I read it first in this publication, and then again in a school newsletter:
"As you may be aware the Post Primary Teachers Association has made the decision to take industrial action by striking on Wednesday, May 29. [My children's school] will be closed for instruction on this day."
Argh. I'm annoyed about the impending strike. I felt smug this year, with two kids in college. No more worrying about teacher walkouts. None of the inconvenience of ensuring the cherubs have something constructive to do while I'm working. They need to be learning while I'm earning. Instead, there's a high likelihood they'll disappear into the quicksand of cyberspace when there's no school.
Teachers nationwide are planning a first-of-its-kind mega strike at the end of this month, where 50,000 primary and secondary teachers walk from the classroom.
Eight-hundred thousand students at every state-run school in the country could be affected.
While the Government wants to keep talking to avoid the strike, it says it won't budge on a $1.2 billion offer previously proposed to teachers.
Teachers' unions say the offer fails to address their workloads and need for extra resources.
Under the government proposal, most teachers' pay would increase by 9 per cent over three years. Teachers with diplomas would get a big boost: the upper income cap would shift from $63,929 to $82,992 by 2020. The top rate for teachers with graduate diplomas and masters degree would rise to $85,481.
Sounds like good money to me. Makes me want to be a teacher …
... until I talk with teachers and people who work with them.
Living with ghosts: One woman's journey of loss and grief – and what she did next
I thought teachers taught reading and writing, geography and geometry, physical education and music.
I was wrong.
Sure, they're still instructing those subjects, but they're also handling an increasing number of children with behaviour issues - kids diagnosed or undiagnosed with mental health disorders or pupils who are simply violent. Many of these children come from homes with a scarcity of food, housing insecurity, time poverty, parental dysfunction ... so many ways to raise and neglect our young.
Principals and teachers nationwide have being punched, kicked, whacked by furniture and poked in the eye with pencils.

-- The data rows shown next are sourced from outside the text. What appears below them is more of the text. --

Context: an optimization exercise on an open-source flow, tuned for small area, a short achievable clock period and few clock cycles per item. The choices shown serve that exercise and are no tape-out recipe. At most, simulation tests tie the RTL to the original design; equivalence was not proved. The flow treats the clock pin as an ideal source, which a real chip does not have. Power and IR drop assume default switching activity.

==> flow/design.v (excerpt) <==
module sleipnir_fr (
    input  wire         clk,
    input  wire         rst,           
    input  wire         in_valid,
    input  wire [7:0]   in_data,
    output wire         in_ready,
    output reg          ev_valid,
    output reg  [2:0]   ev_code,
    output reg  [4:0]   ev_skip,
    output reg  [4:0]   ev_len,
    output wire [199:0] ev_payload
);
Size: roughly 1100 cells after synthesis, roughly 320 flip-flops.
Settings: LEC_CHECK=0, CAP_MARGIN=20, CORE_MARGIN=2, CORE_UTILIZATION=25, PLACE_DENSITY=0.38, SETUP_SLACK_MARGIN=1.5, SLEW_MARGIN=20; clock period 20.0 ns.
standard.sh (not shown) runs the stock make flow with config.mk's settings and CLKGATE_MAP_FILE= SYNTH_SCRIPT=/design/flow/synth_recipe.tcl, a recipe that flattens the netlist after the stock synthesis.
==> flow/flow/run.sh <==
#!/bin/bash
# Standard layout (the standard.sh), with port buffers of buf_2 cells
# instead of the default delay-cell buffers.
export BUFFER_PORTS_ARGS="-buffer_cell sky130_fd_sc_hd__buf_2"
bash standard.sh > standard.log 2>&1
The baseline finished with timing, DRC and antenna clean.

Master 13 tells me he saw students last year smoking weed on school grounds. He says one kid got suspended after punching another pupil in the face in class.
Imagine you're a starting teacher earning around $50,000. Is it worth it? Even at $80,000, how much salary makes up for a groin kick or black eye?
Miss 15 says she hasn't witnessed classmates acting outrageously. "Those kids get expelled." She did see two girls fighting at college, one of whom performed manoeuvres, as if moving through an obstacle course, before putting her opponent in a chokehold.
If we remove all the behaviourally-challenged children from schools, who will they become as adults? It's unlikely to be the answer.
I'm not sure the answer lies in bigger salaries, though teacher compensation must be competitive enough to attract the most-qualified candidates.
A friend who sits on a local primary school trustee board says figures show just 20 per cent of new entrants have acceptable number and word skills this year, compared with 50 per cent in 2012. These children are entering classrooms less prepared to learn than their predecessors.
Maybe they're not getting the same lessons from a child care centre as they would at home; maybe they're waking earlier than they used to because parents drive ever-lengthening commutes to school and work. The trustee tells me her deputy principal spends half his day taxiing pupils to doctor and dentist appointments because parents aren't available. It's not just a school issue - it's a societal issue.
Teachers are asking for more classroom support for children with behaviour issues. Volunteer in a school and you'll understand why. Last year I tried to tutor a boy in reading. Not only did he refuse to read aloud, he refused to talk. Or make eye contact. Fortunately, he had a support person. I don't know if his helper was with him each school day for the entire time. Imagine having two or three similarly-challenged children in a class of 30 students. Or in a class of 60 with two teachers, which is becoming the norm in many schools.
I'll probably still be annoyed by another classroom strike if it happens on the 29th. But I think I understand why it's happening. I hope the Government can provide enough classroom help so educators can spend less time being social workers and more time being teachers.